From a6f4bc77c8aee73f88d984f85fc4d4c8d0921b0e Mon Sep 17 00:00:00 2001
From: Fangjun Kuang <csukuangfj@gmail.com>
Date: Wed, 1 Jun 2022 08:32:36 +0800
Subject: [PATCH] Update results for streaming Emformer.

---
 egs/librispeech/ASR/README.md  |  1 +
 egs/librispeech/ASR/RESULTS.md | 64 ++++++++++++++++++++++++++++++++++
 2 files changed, 65 insertions(+)

diff --git a/egs/librispeech/ASR/README.md b/egs/librispeech/ASR/README.md
index a738b652f..e2aaa9d7e 100644
--- a/egs/librispeech/ASR/README.md
+++ b/egs/librispeech/ASR/README.md
@@ -22,6 +22,7 @@ The following table lists the differences among them.
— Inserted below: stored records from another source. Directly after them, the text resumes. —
$ cat src/rtl/core/ws2i_pkg.sv
`default_nettype none

package ws2i_pkg;

    // Position counter width; the reported offset is also clamped to 16 bits.
    localparam int OFFSET_BITS = 16;

    localparam int CH_W      = 16;
    localparam int BASE_W    = 6;
    localparam int ACC_W     = 33;
    localparam int VALUE_W   = 32;
    localparam int END_W     = 16;
    localparam int NUM_ZERO  = 18;
    localparam int NUM_SPACE = 26;

    typedef logic [CH_W-1:0]   t_char;
    typedef logic [BASE_W-1:0] t_base;

    localparam t_base NO_DIGIT   = 6'd63;
    localparam t_base BASE_RESET = 6'd10;
    localparam t_base BASE_AUTO  = 6'd0;
    localparam t_base BASE_OCT   = 6'd8;
    localparam t_base BASE_DEC   = 6'd10;
    localparam t_base BASE_HEX   = 6'd16;
    localparam t_base BASE_MIN   = 6'd2;
    localparam t_base BASE_MAX   = 6'd36;

    localparam t_char CH_PLUS  = 16'h002B;
    localparam t_char CH_MINUS = 16'h002D;
    localparam t_char CH_LX    = 16'h0078;
    localparam t_char CH_UX    = 16'h0058;
    localparam t_char CH_LA    = 16'h0061;
    localparam t_char CH_LZ    = 16'h007A;
    localparam t_char CH_UA    = 16'h0041;
    localparam t_char CH_UZ    = 16'h005A;

    localparam logic [ACC_W-1:0] ACC_CAP = 33'h1_0000_0000;

    // Zero code of each decimal digit block.
    localparam t_char DIGIT_ZERO [NUM_ZERO] = '{
        16'h0030, 16'h0660, 16'h06F0, 16'h0966, 16'h09E6, 16'h0A66,
        16'h0AE6, 16'h0B66, 16'h0C66, 16'h0CE6, 16'h0D66, 16'h0E50,
        16'h0ED0, 16'h0F20, 16'h1040, 16'h17E0, 16'h1810, 16'hFF10
    };

    localparam t_char SPACE_CODE [NUM_SPACE] = '{
        16'h0009, 16'h000A, 16'h000B, 16'h000C, 16'h000D, 16'h0020,
        16'h0085, 16'h00A0, 16'h1680, 16'h180E, 16'h2000, 16'h2001,
        16'h2002, 16'h2003, 16'h2004, 16'h2005, 16'h2006, 16'h2007,
        16'h2008, 16'h2009, 16'h200A, 16'h2028, 16'h2029, 16'h202F,
        16'h205F, 16'h3000
    };

    typedef enum logic [2:0] {
        PH_IDLE,
        PH_SPACE,
        PH_SIGNED,
        PH_ZERO,
        PH_AFTERX,
        PH_DIGITS
    } t_phase;

    typedef struct packed {
        logic  is_space;
        logic  is_plus;
        logic  is_minus;
        logic  is_x;
        t_base digit;
    } t_char_class;

endpackage

`default_nettype wire

$ cat src/rtl/core/wide_string_to_int32_parser.sv
`default_nettype none

// Channel  | Direction | Handshake               | Payload
// ---------+-----------+-------------------------+--------------------------------------
// in       | sink      | i_in_valid / o_in_ready | i_ch, i_start_req
// out      | source    | o_out_valid/i_out_ready | o_value, o_end_offset, o_range_error,
//          |           |                         | o_bad_base
// config   | APB slave | psel/penable/pready     | paddr, pwrite, pwdata, prdata
//
// One character per cycle sustained while the output is not stalled. A character
// is captured in the input register, then decoded and folded into the conversion
// state (one 33x6 multiply-add) when it is processed, and any result lands in the
// output register at the same edge as the state update. Reset clears the state to
// idle and the configured base to 10. A stalled output register holds the
// processing stage, and the input register then fills and drops ready.

module wide_string_to_int32_parser (
    input  wire                       i_clk,
    input  wire                       i_rst_n,

    input  wire                       i_in_valid,
    output logic                      o_in_ready,
    input  ws2i_pkg::t_char           i_ch,
    input  wire                       i_start_req,

    output logic                      o_out_valid,
    input  wire                       i_out_ready,
    output logic signed [31:0]        o_value,
    output logic [15:0]               o_end_offset,
    output logic                      o_range_error,
    output logic                      o_bad_base,

    input  wire                       psel,
    input  wire                       penable,
    input  wire                       pwrite,
    input  wire  [2:0]                paddr,
    input  wire  [31:0]               pwdata,
    output logic [31:0]               prdata,
    output logic                      pready
);
    import ws2i_pkg::*;

    localparam logic REG_NUMBER_BASE = 1'b0;

    // Configuration
    t_base r_cfg_base;

    // Input register
    logic  r_in_valid;
    t_char r_in_ch;
    logic  r_in_start;

    // Conversion state
    t_phase                 r_phase, n_phase;
    logic                   r_neg, n_neg;
    t_base                  r_base, n_base;
    logic [ACC_W-1:0]       r_acc, n_acc;
    logic                   r_ovf, n_ovf;
    logic [OFFSET_BITS-1:0] r_pos, n_pos;

    // Result register
    logic               r_out_valid;
    logic [VALUE_W-1:0] r_value;
    logic [END_W-1:0]   r_end;
    logic               r_rng;
    logic               r_bad;

    t_char_class cls;
    logic        fire;
    logic        res_valid;
    logic [VALUE_W-1:0] res_value;
    logic [END_W-1:0]   res_end;
    logic               res_rng;
    logic               res_bad;

    ws2i_char_class u_class (
        .i_ch    (r_in_ch),
        .o_class (cls)
    );

    // Process the held character whenever the result slot is free or draining.
    assign fire       = r_in_valid && (!r_out_valid || i_out_ready);
    assign o_in_ready = !r_in_valid || fire;

    // APB: zero-wait, only word 0 exists.
    assign pready = 1'b1;
    always_comb begin
        prdata = '0;
        if (paddr[2] == REG_NUMBER_BASE) begin
            prdata = 32'(r_cfg_base);
        end
    end

    always_ff @(posedge i_clk) begin
        if (!i_rst_n) begin
            r_cfg_base <= BASE_RESET;
        end else if (psel && penable && pwrite && pready
                     && paddr[2] == REG_NUMBER_BASE) begin
            r_cfg_base <= pwdata[BASE_W-1:0];
        end
    end

    // Next-state and result logic for one character.
    always_comb begin
        t_phase             cur;
        logic               first_digit;
        logic               do_acc;
        logic               do_adv;
        logic               emit_acc;
        logic               emit_zero;
        logic [ACC_W+BASE_W-1:0] prod;
        logic [ACC_W-1:0]   mag;
        logic [OFFSET_BITS-1:0] off;
        logic [31:0]        off_w;
        logic [ACC_W-1:0]   limit;

        n_phase     = r_phase;
        n_neg       = r_neg;
        n_base      = r_base;
        n_acc       = r_acc;
        n_ovf       = r_ovf;
        n_pos       = r_pos;
        cur         = r_phase;
        first_digit = 1'b0;
        do_acc      = 1'b0;
        do_adv      = 1'b0;
        emit_acc    = 1'b0;
        emit_zero   = 1'b0;
        res_bad     = 1'b0;
        prod        = '0;

        // Start: reload the state, sample the base and flag a base that is out of range.
        if (r_in_start) begin
            n_neg  = 1'b0;
            n_acc  = '0;
            n_ovf  = 1'b0;
            n_pos  = '0;
            n_base = r_cfg_base;
            if (r_cfg_base != BASE_AUTO
                && (r_cfg_base < BASE_MIN || r_cfg_base > BASE_MAX)) begin
                res_bad = 1'b1;
                cur     = PH_IDLE;
                n_phase = PH_IDLE;
            end else begin
                cur     = PH_SPACE;
                n_phase = PH_SPACE;
            end
        end

        case (cur)
            PH_SPACE: begin
                if (cls.is_space) begin
                    do_adv = 1'b1;
                end else if (cls.is_plus || cls.is_minus) begin
                    n_neg   = cls.is_minus;
                    do_adv  = 1'b1;
                    n_phase = PH_SIGNED;
                end else begin
                    first_digit = 1'b1;
                end
            end
            PH_SIGNED: begin
                first_digit = 1'b1;
            end
            PH_ZERO: begin
                if (cls.is_x) begin
                    n_base  = BASE_HEX;
                    do_adv  = 1'b1;
                    n_phase = PH_AFTERX;
                end else begin
                    if (n_base == BASE_AUTO) begin
                        n_base = BASE_OCT;
                    end
                    if (cls.digit < n_base) begin
                        do_acc = 1'b1;
                    end else begin
                        emit_acc = 1'b1;
                    end
                end
            end
            PH_AFTERX: begin
                if (cls.digit < n_base) begin
                    do_acc = 1'b1;
                end else begin
                    emit_zero = 1'b1;
                end
            end
            PH_DIGITS: begin
                if (cls.digit < n_base) begin
                    do_acc = 1'b1;
                end else begin
                    emit_acc = 1'b1;
                end
            end
            default: begin
            end
        endcase

        // First possible digit: a leading zero may open a prefix.
        if (first_digit) begin
            if ((n_base == BASE_AUTO || n_base == BASE_HEX) && cls.digit == '0) begin
                n_acc   = '0;
                do_adv  = 1'b1;
                n_phase = PH_ZERO;
            end else begin
                if (n_base == BASE_AUTO) begin
                    n_base = BASE_DEC;
                end
                if (cls.digit < n_base) begin
                    do_acc = 1'b1;
                end else begin
                    emit_zero = 1'b1;
                end
            end
        end

        // Multiply-add, saturating at the cap.
        if (do_acc) begin
            if (!n_ovf) begin
                prod = {{BASE_W{1'b0}}, n_acc} * {{ACC_W{1'b0}}, n_base}
                     + (ACC_W+BASE_W)'(cls.digit);
                if (prod > (ACC_W+BASE_W)'(ACC_CAP)) begin
                    n_acc = ACC_CAP;
                    n_ovf = 1'b1;
                end else begin
                    n_acc = prod[ACC_W-1:0];
                end
            end
            do_adv  = 1'b1;
            n_phase = PH_DIGITS;
        end

        if (do_adv && n_pos != {OFFSET_BITS{1'b1}}) begin
            n_pos = n_pos + OFFSET_BITS'(1);
        end

        if (emit_acc || emit_zero) begin
            n_phase = PH_IDLE;
        end

        // Clamp the magnitude to the signed range.
        mag   = emit_acc ? n_acc : '0;
        off   = emit_acc ? n_pos : '0;
        limit = n_neg ? ACC_W'(33'h0_8000_0000) : ACC_W'(33'h0_7FFF_FFFF);
        res_rng = mag > limit;
        if (res_rng) begin
            res_value = n_neg ? 32'h8000_0000 : 32'h7FFF_FFFF;
        end else begin
            res_value = n_neg ? (32'd0 - mag[VALUE_W-1:0]) : mag[VALUE_W-1:0];
        end
        off_w   = 32'(off);
        res_end = (off_w > 32'h0000_FFFF) ? 16'hFFFF : off_w[END_W-1:0];

        if (res_bad) begin
            res_value = '0;
            res_end   = '0;
            res_rng   = 1'b0;
        end

        res_valid = emit_acc || emit_zero || res_bad;
    end

    // Input register: hold until processed.
    always_ff @(posedge i_clk) begin
        if (!i_rst_n) begin
            r_in_valid <= 1'b0;
        end else if (i_in_valid && o_in_ready) begin
            r_in_valid <= 1'b1;
        end else if (fire) begin
            r_in_valid <= 1'b0;
        end
    end

    always_ff @(posedge i_clk) begin
        if (i_in_valid && o_in_ready) begin
            r_in_ch    <= i_ch;
            r_in_start <= i_start_req;
        end
    end

    // Conversion state: advance on each processed character.
    always_ff @(posedge i_clk) begin
        if (!i_rst_n) begin
            r_phase <= PH_IDLE;
            r_neg   <= 1'b0;
            r_base  <= '0;
            r_acc   <= '0;
            r_ovf   <= 1'b0;
            r_pos   <= '0;
        end else if (fire) begin
            r_phase <= n_phase;
            r_neg   <= n_neg;
            r_base  <= n_base;
            r_acc   <= n_acc;
            r_ovf   <= n_ovf;
            r_pos   <= n_pos;
        end
    end

    // Result register: load on emit, drop after transfer out.
    always_ff @(posedge i_clk) begin
        if (!i_rst_n) begin
            r_out_valid <= 1'b0;
        end else if (fire) begin
            r_out_valid <= res_valid;
        end else if (i_out_ready) begin
            r_out_valid <= 1'b0;
        end
    end

    always_ff @(posedge i_clk) begin
        if (fire && res_valid) begin
            r_value <= res_value;
            r_end   <= res_end;
            r_rng   <= res_rng;
            r_bad   <= res_bad;
        end
    end

    assign o_out_valid   = r_out_valid;
    assign o_value       = r_value;
    assign o_end_offset  = r_end;
    assign o_range_error = r_rng;
    assign o_bad_base    = r_bad;

endmodule

`default_nettype wire

$ cat src/rtl/core/ws2i_char_class.sv
`default_nettype none

module ws2i_char_class (
    input  ws2i_pkg::t_char       i_ch,
    output ws2i_pkg::t_char_class o_class
);
    import ws2i_pkg::*;

    always_comb begin
        t_char diff;
        o_class.is_space = 1'b0;
        o_class.is_plus  = (i_ch == CH_PLUS);
        o_class.is_minus = (i_ch == CH_MINUS);
        o_class.is_x     = (i_ch == CH_LX) || (i_ch == CH_UX);
        o_class.digit    = NO_DIGIT;
        diff             = '0;

        for (int i = 0; i < NUM_SPACE; i++) begin
            if (i_ch == SPACE_CODE[i]) begin
                o_class.is_space = 1'b1;
            end
        end

        if (i_ch >= CH_LA && i_ch <= CH_LZ) begin
            o_class.digit = BASE_W'(i_ch - CH_LA) + BASE_W'(10);
        end else if (i_ch >= CH_UA && i_ch <= CH_UZ) begin
            o_class.digit = BASE_W'(i_ch - CH_UA) + BASE_W'(10);
        end

        // Walk down so the lowest matching block wins.
        for (int i = NUM_ZERO - 1; i >= 0; i--) begin
            diff = i_ch - DIGIT_ZERO[i];
            if (diff <= t_char'(9)) begin
                o_class.digit = BASE_W'(diff);
            end
        end
    end

endmodule

`default_nettype wire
 | `pruned_transducer_stateless4`        | Conformer(modified) | Embedding + Conv1d | same as pruned_transducer_stateless2 + save averaged models periodically during training                        |
 | `pruned_transducer_stateless5`        | Conformer(modified) | Embedding + Conv1d | same as pruned_transducer_stateless4 + more layers + random combiner|
 | `pruned_transducer_stateless6`        | Conformer(modified) | Embedding + Conv1d | same as pruned_transducer_stateless4 + distillation with hubert|
+| `pruned_stateless_emformer_rnnt2`     | Emformer(from torchaudio) | Embedding + Conv1d | Using Emformer from torchaudio for streaming ASR|
 
 
 The decoder in `transducer_stateless` is modified from the paper
diff --git a/egs/librispeech/ASR/RESULTS.md b/egs/librispeech/ASR/RESULTS.md
index 453751ba5..15f72e55f 100644
--- a/egs/librispeech/ASR/RESULTS.md
+++ b/egs/librispeech/ASR/RESULTS.md
@@ -1,5 +1,69 @@
 ## Results
 
+### LibriSpeech BPE training results (Pruned Stateless Emformer RNN-T)
+
+[pruned_stateless_emformer_rnnt2](./pruned_stateless_emformer_rnnt2)
+
+Use [Emformer](https://arxiv.org/abs/2010.10759) from [torchaudio](https://github.com/pytorch/audio)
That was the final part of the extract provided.